Op-ed: World leaders must put women at centre of COVID-19 recovery
By UN Women Executive Director Phumzile Mlambo-NgcukaDate:
Originally published on weforum.org
Even before the COVID-19 pandemic, women and girls around the world confronted a gender gap that left them less able to step into leadership roles, earn a fair wage, or access quality health care or education.
The economic and health impacts of the pandemic have turned that gap into a chasm, and risk undoing much of the even modest progress achieved in reducing pre-pandemic gender inequalities.
Not a single country in the world can boast of being gender equal – a fact that is straining health systems, widening socio-economic gaps and undermining social protection.
It is also stalling economic growth. Economic modeling from the McKinsey Global Institute suggests that advancing women’s equality could add trillions of dollars to global growth, boosting prospects for even the least-resourced countries in the world to improve the quality of life for their entire populations.
As G7 countries meet this week, and as all countries look to rebuild greener, more resilient and gender-equal economies in the wake of the pandemic, they must elevate the richness of the diversity of women’s talents, ideas and innovations in decision-making spaces.
Yet women hold just 26.1 per cent of 35,500 parliamentary seats across 156 countries. They represent just 29 per cent of those in senior management – and are even more absent from executive roles.
Despite these almost ubiquitous challenges, with bold policies to boost women’s economic empowerment, now is a critical moment to shift course and accelerate constructive change.
The Generation Equality Forum in Paris (30 June - 2 July), offers another pivotal moment to create that much-needed change. At this landmark conference, we are calling for governments, companies and organizations to join us to make bold commitments to advance gender equality.
We are mobilizing around a Global Acceleration Plan centred around six Action Coalitions, including one focused squarely on economic justice and rights. The Action Coalitions bring together the broad range of actors needed to drive progress forward now and post COVID-19 – setting civil-society activists shoulder-to-shoulder with trade unions, parliamentary representatives, business leaders and government agencies.
By the time of the Paris Forum, we hope that these multilateral, inter-generational and vibrant partnerships will have catalyzed well-financed and transformational commitments for the six Action Coalitions and for the Compact for Women, Peace, Security and Humanitarian Action.
How to create more equal economies
What could transformative commitments look like in the arena of economic justice and rights? And how could they create more resilient and equal economies as the world re-builds?
One way is by committing to supporting and resourcing care work. The care sector in too many economies, both industrialized and developing, remains poorly understood and inadequately resourced. During COVID-19, it has come under particularly acute pressure, with women and girls shouldering the majority of the burden.
Underinvestment in care – for children, for aging parents, for those requiring additional support – reflects a dangerous misconception that care is "free" (read: women’s work) with little bearing on social and economic development. Any government seeking a strong return on their fiscal recovery package must invest in the care sector, providing well paid, safe care options that recognize, reduce and redistribute the current unpaid care work in homes.
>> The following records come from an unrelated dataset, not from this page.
From an optimization exercise on the open Yosys and OpenROAD flow, aimed at small area and a short achievable clock period; shortcuts taken in it are not production practice. Only simulation tests tie the RTL to the original design; equivalence was not proved. Power figures rest on the tool's default switching activity, not on a simulated workload.

oak:
## BMD_64_RWDMA_FSM
module BMD_64_RWDMA_FSM (
    clk,
    rst_n,
    init_rst_i,
    wdma_rst_o,
    mwr_len_i,
    mwr_count_i,
    wdma_start_o,
    wdma_addr_o,
    wdma_done_i,
    wdma_irq_o,
    next_wdma_addr_i,
    next_wdma_up_addr_i,
    next_wdma_valid_i,
    wdma_start_i,
    wdma_stop_i,
    wdma_running_o,
    wdma_frame_len_i,
    timeframe_end_i,
    wdma_buf_ptr_o,
    wdma_status_o,
    cc_timeout_o
);
Settings: LEC_CHECK=0, CAP_MARGIN=20, CORE_MARGIN=2, CORE_UTILIZATION=70, CTS_BUF_LIST=sky130_fd_sc_hd__clkbuf_4 sky130_fd_sc_hd__clkbuf_8, PLACE_DENSITY=0.8, SETUP_SLACK_MARGIN=4.2, SLEW_MARGIN=20, SYNTH_HIERARCHICAL=1, SYNTH_MINIMUM_KEEP_SIZE=0; clock period 8.5 ns.
standard.sh (not shown) runs the stock make flow with config.mk's settings and CLKGATE_MAP_FILE= SYNTH_SCRIPT=/design/flow/synth_recipe.tcl, a recipe that flattens the netlist after the stock synthesis.
==> flow/flow/run.sh <==
#!/bin/bash
# Standard layout (the standard.sh, unchanged synthesis), with two changes:
# - the port buffers are sky130_fd_sc_hd__buf_1 instead of the default
#   clkdlybuf4s50_1, which is larger and slower;
# - clock tree synthesis does not add dummy loads (it otherwise uses the same
#   arguments as ORFS: sink clustering, clock-net repair, CTS_BUF_LIST).
set -euo pipefail
export BUFFER_PORTS_ARGS="-buffer_cell sky130_fd_sc_hd__buf_1"
export CTS_ARGS="-sink_clustering_enable -repair_clock_nets -dont_use_dummy_load -buf_list {sky130_fd_sc_hd__clkbuf_4 sky130_fd_sc_hd__clkbuf_8}"
bash standard.sh finish > flow_make.log 2>&1
> inputs changed (oak -> pine)
# oak
export LEC_CHECK = 0
export CAP_MARGIN = 20
export CORE_MARGIN = 2
export CORE_UTILIZATION = 70
export CTS_BUF_LIST = sky130_fd_sc_hd__clkbuf_4 sky130_fd_sc_hd__clkbuf_8
export PLACE_DENSITY = 0.8
export SETUP_SLACK_MARGIN = 4.2
export SLEW_MARGIN = 20
export SYNTH_HIERARCHICAL = 1
export SYNTH_MINIMUM_KEEP_SIZE = 0
create_clock -name core_clock -period 8.5 [get_ports {clk}]
# pine
export LEC_CHECK = 0
export CAP_MARGIN = 20
export CORE_MARGIN = 2
export CORE_UTILIZATION = 80
export CTS_BUF_LIST = sky130_fd_sc_hd__clkbuf_4 sky130_fd_sc_hd__clkbuf_8
export PLACE_DENSITY = 0.88
export SETUP_SLACK_MARGIN = 4.2
export SLEW_MARGIN = 20
export SYNTH_HIERARCHICAL = 1
export SYNTH_MINIMUM_KEEP_SIZE = 0
create_clock -name core_clock -period 8.5 [get_ports {clk}]
[summary]
Taking oak as the reference, in pine detailed-route wire length +23%; first-pass GRT wire length +3.1 mm; via count +about 11%; core utilization +8.9 points; half-perimeter wire length of the detailed placement result +4.5%. Fraction of area in clock buffers and inverters delta (pine -> oak): insignificant. oak tops out at a higher clock frequency than pine. Total instance count after detailed placement (lower): pine. The combinational group share of total power in pine was higher than what oak gave. pine vs. oak: met3 wirelength from detailed routing went up by about 100%. pine: final design area excluding fillers is 140 um2 lower than what oak reported.
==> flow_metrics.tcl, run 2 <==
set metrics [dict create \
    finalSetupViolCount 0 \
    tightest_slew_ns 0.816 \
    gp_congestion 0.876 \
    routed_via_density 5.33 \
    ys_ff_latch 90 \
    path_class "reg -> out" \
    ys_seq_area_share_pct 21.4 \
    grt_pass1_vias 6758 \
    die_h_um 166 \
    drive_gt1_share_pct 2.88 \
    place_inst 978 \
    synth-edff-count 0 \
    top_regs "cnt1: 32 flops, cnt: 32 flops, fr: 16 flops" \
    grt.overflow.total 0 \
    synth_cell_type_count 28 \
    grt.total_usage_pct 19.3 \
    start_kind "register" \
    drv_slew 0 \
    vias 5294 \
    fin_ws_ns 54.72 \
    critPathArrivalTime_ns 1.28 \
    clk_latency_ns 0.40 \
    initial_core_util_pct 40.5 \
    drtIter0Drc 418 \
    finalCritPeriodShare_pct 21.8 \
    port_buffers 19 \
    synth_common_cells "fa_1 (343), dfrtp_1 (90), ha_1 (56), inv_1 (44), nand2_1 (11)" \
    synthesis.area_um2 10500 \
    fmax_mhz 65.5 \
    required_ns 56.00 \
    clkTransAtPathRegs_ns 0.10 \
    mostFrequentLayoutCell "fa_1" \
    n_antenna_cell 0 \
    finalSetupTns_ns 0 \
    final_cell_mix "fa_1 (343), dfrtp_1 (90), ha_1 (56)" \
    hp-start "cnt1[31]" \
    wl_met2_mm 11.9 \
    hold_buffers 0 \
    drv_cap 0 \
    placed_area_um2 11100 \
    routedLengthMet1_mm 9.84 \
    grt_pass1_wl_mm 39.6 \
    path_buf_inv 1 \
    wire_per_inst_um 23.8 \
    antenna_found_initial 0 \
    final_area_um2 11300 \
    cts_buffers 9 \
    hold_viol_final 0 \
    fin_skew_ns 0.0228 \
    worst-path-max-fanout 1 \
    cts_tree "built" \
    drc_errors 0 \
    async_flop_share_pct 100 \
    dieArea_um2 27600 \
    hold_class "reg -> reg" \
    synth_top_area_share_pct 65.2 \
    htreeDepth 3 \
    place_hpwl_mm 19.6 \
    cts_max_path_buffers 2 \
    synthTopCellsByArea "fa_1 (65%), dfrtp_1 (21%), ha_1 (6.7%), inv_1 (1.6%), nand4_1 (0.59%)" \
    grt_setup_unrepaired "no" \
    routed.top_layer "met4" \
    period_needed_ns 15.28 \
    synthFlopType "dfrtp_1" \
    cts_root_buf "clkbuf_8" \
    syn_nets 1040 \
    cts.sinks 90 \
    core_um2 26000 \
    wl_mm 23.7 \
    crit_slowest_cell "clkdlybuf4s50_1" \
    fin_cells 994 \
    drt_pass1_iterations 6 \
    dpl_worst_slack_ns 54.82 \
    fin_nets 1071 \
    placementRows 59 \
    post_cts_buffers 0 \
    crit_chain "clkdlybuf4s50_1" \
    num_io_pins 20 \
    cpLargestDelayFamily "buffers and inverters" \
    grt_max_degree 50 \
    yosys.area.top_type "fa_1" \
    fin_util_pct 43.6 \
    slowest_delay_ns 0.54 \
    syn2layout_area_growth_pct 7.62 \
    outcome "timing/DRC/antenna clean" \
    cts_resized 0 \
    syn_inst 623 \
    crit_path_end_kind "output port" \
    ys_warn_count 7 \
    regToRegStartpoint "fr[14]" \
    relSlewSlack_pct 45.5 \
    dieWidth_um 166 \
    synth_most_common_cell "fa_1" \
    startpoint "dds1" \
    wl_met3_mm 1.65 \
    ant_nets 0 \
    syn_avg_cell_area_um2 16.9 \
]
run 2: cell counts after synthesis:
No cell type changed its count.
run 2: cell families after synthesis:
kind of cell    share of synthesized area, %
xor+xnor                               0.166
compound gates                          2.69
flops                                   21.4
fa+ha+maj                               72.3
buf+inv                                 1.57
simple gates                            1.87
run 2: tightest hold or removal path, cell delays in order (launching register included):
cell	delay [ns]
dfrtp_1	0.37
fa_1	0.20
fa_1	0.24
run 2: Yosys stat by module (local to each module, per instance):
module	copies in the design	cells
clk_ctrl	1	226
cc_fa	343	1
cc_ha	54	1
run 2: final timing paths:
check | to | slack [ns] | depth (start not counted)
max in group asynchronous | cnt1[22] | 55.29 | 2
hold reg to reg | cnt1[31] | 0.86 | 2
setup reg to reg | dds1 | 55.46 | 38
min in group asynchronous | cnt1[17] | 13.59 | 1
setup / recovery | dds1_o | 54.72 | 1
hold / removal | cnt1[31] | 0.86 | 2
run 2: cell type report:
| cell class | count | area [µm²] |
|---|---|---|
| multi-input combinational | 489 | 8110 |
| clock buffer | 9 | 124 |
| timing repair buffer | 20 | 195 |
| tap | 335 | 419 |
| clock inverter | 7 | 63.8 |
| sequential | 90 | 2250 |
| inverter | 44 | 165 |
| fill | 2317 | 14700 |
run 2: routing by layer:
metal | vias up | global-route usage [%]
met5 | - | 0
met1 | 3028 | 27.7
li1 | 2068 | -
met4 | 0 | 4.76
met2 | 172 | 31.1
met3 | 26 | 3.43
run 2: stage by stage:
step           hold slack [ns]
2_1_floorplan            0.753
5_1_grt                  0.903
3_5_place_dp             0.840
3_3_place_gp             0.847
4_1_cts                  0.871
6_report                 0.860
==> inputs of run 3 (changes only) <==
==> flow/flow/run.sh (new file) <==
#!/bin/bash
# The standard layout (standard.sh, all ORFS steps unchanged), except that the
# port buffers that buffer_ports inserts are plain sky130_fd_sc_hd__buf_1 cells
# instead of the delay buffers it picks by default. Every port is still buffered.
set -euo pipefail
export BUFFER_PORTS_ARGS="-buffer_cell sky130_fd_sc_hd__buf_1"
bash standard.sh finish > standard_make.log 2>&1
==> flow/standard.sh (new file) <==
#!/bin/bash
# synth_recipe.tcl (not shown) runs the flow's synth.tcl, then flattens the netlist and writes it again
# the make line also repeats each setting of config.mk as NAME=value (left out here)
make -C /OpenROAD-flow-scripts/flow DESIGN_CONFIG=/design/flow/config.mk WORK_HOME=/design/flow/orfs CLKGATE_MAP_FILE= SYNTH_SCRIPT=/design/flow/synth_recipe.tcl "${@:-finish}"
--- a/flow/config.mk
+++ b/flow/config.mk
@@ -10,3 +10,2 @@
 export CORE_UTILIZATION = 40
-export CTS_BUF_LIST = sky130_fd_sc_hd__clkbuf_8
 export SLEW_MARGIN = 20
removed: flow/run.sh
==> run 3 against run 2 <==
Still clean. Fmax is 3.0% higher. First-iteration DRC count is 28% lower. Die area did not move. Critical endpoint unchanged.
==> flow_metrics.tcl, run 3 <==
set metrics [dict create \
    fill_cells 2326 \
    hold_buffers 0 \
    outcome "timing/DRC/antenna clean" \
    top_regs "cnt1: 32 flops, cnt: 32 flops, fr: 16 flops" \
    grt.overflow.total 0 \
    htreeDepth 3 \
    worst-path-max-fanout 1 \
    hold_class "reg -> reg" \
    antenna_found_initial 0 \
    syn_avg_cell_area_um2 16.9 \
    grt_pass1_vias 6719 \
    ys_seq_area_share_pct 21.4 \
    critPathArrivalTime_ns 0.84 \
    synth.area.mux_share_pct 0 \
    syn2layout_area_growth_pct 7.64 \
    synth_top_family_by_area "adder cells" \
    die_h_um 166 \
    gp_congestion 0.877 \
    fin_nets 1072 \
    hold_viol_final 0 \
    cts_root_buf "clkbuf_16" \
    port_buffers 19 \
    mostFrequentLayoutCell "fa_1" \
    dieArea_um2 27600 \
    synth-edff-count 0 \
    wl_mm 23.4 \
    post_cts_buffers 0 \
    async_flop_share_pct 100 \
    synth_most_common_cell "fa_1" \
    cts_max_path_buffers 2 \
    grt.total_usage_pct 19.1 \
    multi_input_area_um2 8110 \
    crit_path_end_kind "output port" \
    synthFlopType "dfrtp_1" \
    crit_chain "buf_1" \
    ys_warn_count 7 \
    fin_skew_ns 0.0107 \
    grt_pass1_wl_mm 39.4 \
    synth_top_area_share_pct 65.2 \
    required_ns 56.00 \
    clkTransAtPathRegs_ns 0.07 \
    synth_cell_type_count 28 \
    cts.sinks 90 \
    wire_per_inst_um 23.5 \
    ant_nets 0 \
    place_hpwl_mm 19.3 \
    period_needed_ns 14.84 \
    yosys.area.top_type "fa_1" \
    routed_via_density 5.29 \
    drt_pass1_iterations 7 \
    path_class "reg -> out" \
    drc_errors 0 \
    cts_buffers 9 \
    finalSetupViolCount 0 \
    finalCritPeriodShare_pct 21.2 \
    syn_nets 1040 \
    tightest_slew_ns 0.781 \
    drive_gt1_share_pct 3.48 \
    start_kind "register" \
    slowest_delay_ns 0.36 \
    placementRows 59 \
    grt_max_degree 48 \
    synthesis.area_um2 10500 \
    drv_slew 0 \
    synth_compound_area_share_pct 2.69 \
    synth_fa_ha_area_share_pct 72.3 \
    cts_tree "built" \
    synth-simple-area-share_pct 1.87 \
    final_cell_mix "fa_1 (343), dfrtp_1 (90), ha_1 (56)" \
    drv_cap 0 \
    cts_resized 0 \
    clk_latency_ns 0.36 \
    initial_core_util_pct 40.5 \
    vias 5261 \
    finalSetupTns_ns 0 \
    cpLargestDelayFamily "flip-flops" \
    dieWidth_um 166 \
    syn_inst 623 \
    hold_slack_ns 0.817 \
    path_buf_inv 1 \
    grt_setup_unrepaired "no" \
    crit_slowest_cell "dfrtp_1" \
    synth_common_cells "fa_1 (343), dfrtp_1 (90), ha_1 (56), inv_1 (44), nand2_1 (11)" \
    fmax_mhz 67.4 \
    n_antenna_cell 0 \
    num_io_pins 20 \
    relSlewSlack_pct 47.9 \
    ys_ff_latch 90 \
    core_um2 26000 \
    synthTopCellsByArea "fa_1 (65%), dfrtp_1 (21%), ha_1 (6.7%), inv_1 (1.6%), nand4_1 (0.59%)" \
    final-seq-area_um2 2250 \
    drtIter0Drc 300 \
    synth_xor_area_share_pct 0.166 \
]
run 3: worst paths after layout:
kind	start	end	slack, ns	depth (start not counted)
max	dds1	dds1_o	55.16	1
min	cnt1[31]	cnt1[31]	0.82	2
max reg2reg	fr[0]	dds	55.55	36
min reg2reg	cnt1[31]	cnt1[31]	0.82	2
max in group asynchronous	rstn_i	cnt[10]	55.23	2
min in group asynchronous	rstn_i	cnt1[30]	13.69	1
From an optimization exercise on the open Yosys and OpenROAD flow, aimed at small area, a short achievable clock period and few clock cycles; shortcuts taken in it are not production practice.
Function was checked by simulation only, so behaviour that the tests miss may differ from the original.
No activity file was given, so power comes from the tool's default toggle rates.

`config.mk`:
```
export PLATFORM = sky130hd
export DESIGN_NAME = RISC5
export DESIGN_NICKNAME = RISC5
export VERILOG_FILES = /design/flow/design.v
export SDC_FILE = /design/flow/constraint.sdc
export NUM_CORES = 4
export LEC_CHECK = 0
export CAP_MARGIN = 30
export CORE_MARGIN = 2
export CORE_UTILIZATION = 35
export PLACE_DENSITY = 0.55
export SLEW_MARGIN = 30
```
`constraint.sdc`:
```
create_clock -name core_clock -period 13.0 [get_ports {clk}]
set_input_delay 2.6000 -clock core_clock [delete_from_list [all_inputs] [get_ports {clk}]]
set_output_delay 2.6000 -clock core_clock [all_outputs]
set_load 0.01 [all_outputs]
```
From an optimization exercise on the open Yosys and OpenROAD flow, aimed at small area and a short achievable clock period; shortcuts taken in it are not production practice.
Only simulation tests tie the RTL to the original design; equivalence was not proved.
The clock port is modelled as an ideal driver; clocking choices that lean on that would not hold on a real chip.

## rv6_alu_top
module rv6_alu_top (
    input             clk,
    input      [63:0] a,
    input      [63:0] b,
    input      [ 6:0] opcode,
    input      [ 2:0] op,
    input             mod,
    output reg [63:0] alu_out
);
    reg [63:0] a_q;
    reg [63:0] b_q;
    reg [ 6:0] opcode_q;
    reg [ 2:0] op_q;
    reg        mod_q;
    wire [63:0] alu_res;
    always @(posedge clk) begin
        a_q      <= a;
        b_q      <= b;
        opcode_q <= opcode;
        op_q     <= op;
        mod_q    <= mod;
        alu_out  <= alu_res;
    end
    alu u_alu (
        .a       (a_q      ),
        .b       (b_q      ),
        .alu_out (alu_res  ),
        .opcode  (opcode_q ),
        .op      (op_q     ),
        .mod     (mod_q    )
    );
endmodule
Size in the first run: about 2,900 cells after synthesis, roughly 200 flip-flops, ~200 I/O pins, ~18,000 um2 of cells after synthesis.
export LEC_CHECK = 0
export ABC_AREA = 1
export CAP_MARGIN = 20
export CORE_MARGIN = 2
export CORE_UTILIZATION = 30
export CTS_CLUSTER_DIAMETER = 100
export CTS_CLUSTER_SIZE = 30
export SETUP_SLACK_MARGIN = 2.5
export SLEW_MARGIN = 20
create_clock -name core_clock -period 5.5 [get_ports {clk}]
standard.sh (not shown) runs the stock make flow with config.mk's settings and CLKGATE_MAP_FILE= SYNTH_SCRIPT=/design/flow/synth_recipe.tcl, a recipe that flattens the netlist after the stock synthesis.
==> flow/flow/run.sh <==
#!/bin/bash
# The standard layout, except that the port buffers are buf_1 cells
# instead of the delay buffers buffer_ports picks by itself.
set -euo pipefail
export BUFFER_PORTS_ARGS="-buffer_cell sky130_fd_sc_hd__buf_1"
bash standard.sh > standard_flow.log 2>&1
The baseline produced a clean layout.
==> next run, changes <==
--- a/flow/config.mk
+++ b/flow/config.mk
@@ -11,4 +11,2 @@
 export CORE_UTILIZATION = 30
-export CTS_CLUSTER_DIAMETER = 100
-export CTS_CLUSTER_SIZE = 30
 export SETUP_SLACK_MARGIN = 2.5
Result:
- synthesized area stays the same
- global-route usage hardly moves
- die area stays the same
- routed wire length hardly moves
- sequential share of layout area barely changes

---

P:
rv6_alu_top, a different RTL version from the one above (not shown whole).
Size: ~3200 cells after synthesis, ~200 flip-flops, roughly 200 I/O pins.
## rv6_alu_top
module rv6_alu_top (
    input             clk,
    input      [63:0] a,
    input      [63:0] b,
    input      [ 6:0] opcode,
    input      [ 2:0] op,
    input             mod,
    output reg [63:0] alu_out
);
Settings: LEC_CHECK=0, ABC_AREA=1, CAP_MARGIN=40, CORE_MARGIN=2, CORE_UTILIZATION=30, CTS_CLUSTER_DIAMETER=100, CTS_CLUSTER_SIZE=30, SETUP_SLACK_MARGIN=2.9, SLEW_MARGIN=40; clock period 5.5 ns.
==> flow/flow/run.sh <==
#!/bin/bash
# The standard layout with two changes:
#  - the port buffers are buf_1 cells instead of the delay buffers that
#    buffer_ports picks by itself;
#  - after clock tree synthesis, flow/skew.tcl gives the result registers
#    (alu_out, the endpoint of every register-to-register path) a later
#    clock through a chain of four extra buffers, and timing repair then runs once
#    after global routing with that skew in place.
set -euo pipefail
here=$(pwd)
export BUFFER_PORTS_ARGS="-buffer_cell sky130_fd_sc_hd__buf_1"
export SKIP_CTS_REPAIR_TIMING=1
export POST_CTS_TCL="$here/flow/skew.tcl"
bash standard.sh > standard_flow.log 2>&1
==> flow/flow/skew.tcl <==
# Useful skew for the register-to-register paths: the result registers
# (alu_out) get their clock through extra buffers, later than the input
# registers, since every internal path ends at them.
# buffers from the clock tree's leaf net down to the registers; the last
# one drives the registers
set skew_cells {sky130_fd_sc_hd__clkbuf_2 sky130_fd_sc_hd__clkbuf_2 sky130_fd_sc_hd__clkbuf_2 sky130_fd_sc_hd__clkbuf_8}
if { [info exists ::env(SKEW_CELLS)] } { set skew_cells $::env(SKEW_CELLS) }
set stages [llength $skew_cells]
set block [ord::get_db_block]
array set groups {}
foreach inst [$block getInsts] {
  if { [string match {alu_out*} [$inst getName]] } {
    set it [$inst findITerm CLK]
    if { $it == "NULL" } { continue }
    set net [$it getNet]
    if { $net == "NULL" } { puts "skew: [$inst getName] has no CLK net"; continue }
    lappend groups([$net getName]) $inst
  }
}
set k 0
foreach netname [array names groups] {
  set insts $groups($netname)
  set sx 0; set sy 0; set pins {}
  foreach inst $insts {
    set bb [$inst getBBox]
    set sx [expr {$sx + ([$bb xMin] + [$bb xMax]) / 2}]
    set sy [expr {$sy + ([$bb yMin] + [$bb yMax]) / 2}]
  }
  foreach pin [get_pins -of_objects [get_nets $netname]] {
    set nm [get_full_name $pin]
    if { [string match {alu_out*} $nm] && [string match {*/CLK} $nm] } { lappend pins $pin }
  }
  set n [llength $insts]
  set cx [expr {$sx / $n / 1000.0}]
  set cy [expr {$sy / $n / 1000.0}]
  set cur $netname
  for { set s 0 } { $s < $stages } { incr s } {
    insert_buffer -buffer_cell [lindex $skew_cells $s] -net [get_nets $cur] -load_pins $pins \
      -location [list $cx $cy] -buffer_name skewbuf_${k}_$s -net_name skewclk_${k}_$s
    set cur [get_full_name [get_nets -of_objects [lindex $pins 0]]]
    [$block findNet $cur] setSigType CLOCK
  }
  incr k
}
puts "skew: $k groups, $stages stages"
detailed_placement
check_placement -verbose
diff inputs: P => Q
--- a/flow/flow/run.sh
+++ b/flow/flow/run.sh
@@ -7 +7 @@
-#    clock through a chain of four extra buffers, and timing repair then runs once
+#    clock through a chain of three extra buffers, and timing repair then runs once
--- a/flow/flow/skew.tcl
+++ b/flow/flow/skew.tcl
@@ -6 +6 @@
-set skew_cells {sky130_fd_sc_hd__clkbuf_2 sky130_fd_sc_hd__clkbuf_2 sky130_fd_sc_hd__clkbuf_2 sky130_fd_sc_hd__clkbuf_8}
+set skew_cells {sky130_fd_sc_hd__clkbuf_2 sky130_fd_sc_hd__clkbuf_2 sky130_fd_sc_hd__clkbuf_8}
--- a/flow/config.mk
+++ b/flow/config.mk
@@ -11,4 +11,5 @@
-export CORE_UTILIZATION = 30
-export CTS_CLUSTER_DIAMETER = 100
-export CTS_CLUSTER_SIZE = 30
-export SETUP_SLACK_MARGIN = 2.9
+export CORE_UTILIZATION = 50
+export CTS_CLUSTER_DIAMETER = 80
+export CTS_CLUSTER_SIZE = 20
+export PLACE_DENSITY = 0.75
+export SETUP_SLACK_MARGIN = 3
### Flow results
- Summary of Q over P: clock period minus final worst setup slack saw a decrease; area of the die went down 0.026 sq mm; post-route fraction of the period consumed by the critical path now smaller.
- P -> Q: synthesized cell count flat

## re-timing with driven ports
Ports are ideal in the flow. The routed layouts listed here were re-timed in OpenROAD.
Step 1: set_driving_cell puts a clkbuf_16 on clk and a buf_2 on each other input, an assumption about the parent block.
Step 2, shift: input delay + t, output delay - t, t = (earliest + latest rising clock arrival at the registers) / 2. This alone moves slack from input paths to output paths.
a / b / c = no drivers / after step 1 / after step 2; a / b = the first two.
run | shift t [ns] | setup WS [ns] | clock arrival spread, ns | pins driven straight from the clock port
the first run of note 1 | 0.605 | 2.486 / 2.486 / 2.486 | 0.034 / 0.034 | 1
the second run of note 1 | 0.633 | 2.398 / 2.398 / 2.398 | 0.031 / 0.032 | 1
P | 0.803 | 2.889 / 2.842 / 2.889 | 0.477 / 0.477 | 1
Q | 0.741 | 2.982 / 2.951 / 2.982 | 0.353 / 0.352 | 1
In P and Q the clock reaches the registers at very different times; t lies between them, and the last value is a rough guide only.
They must also reward care workers and guarantee their labor rights, including through universal safety nets that extend beyond the formal sector. Only when care is at the center of social and economic policies will a better future of work be possible for women and men with family responsibilities.
Another way is by creating more decent and equally paid work for women. Commitments in this arena might focus on reskilling and redeployment to get women back to work as well as into professions that have traditionally been male-dominated. Commitments to advance this goal might include access to technology and targeted job training programmes.
In addition, setting targets for women in leadership and management through potential-based hiring will power new leaps in women’s representation and leadership across existing and emerging professions. Such investments will also offer businesses a competitive advantage.
Another essential component of a gender-equal post-COVID economy is a commitment to close the gender wage gap. This will require reinvestment strategies that improve work quality and pay standards across currently low-paid essential work, much of which remains "female". Addressing wage inequality will offer broader social protection and do much to address extreme poverty and the shadow pandemic of men’s violence against women and girls, at home, in public spaces and at work, which has added a further dimension to the far-reaching damage caused by the current crisis.
We cannot build back better after COVID-19 without gender equality. Specifically, we must place women at the center of our economic recovery. Now is the moment for leaders to publicly commit to that work – by supporting the care economy, and equal wages and access to opportunities.
Committing to the Generation Equality Global Acceleration Plan will set us on the path towards a more sustainable and just future, to ensure prosperity for all, and the realization of the 2030 Agenda. I invite all countries, businesses, civil society and youth organizations to join us by making a commitment.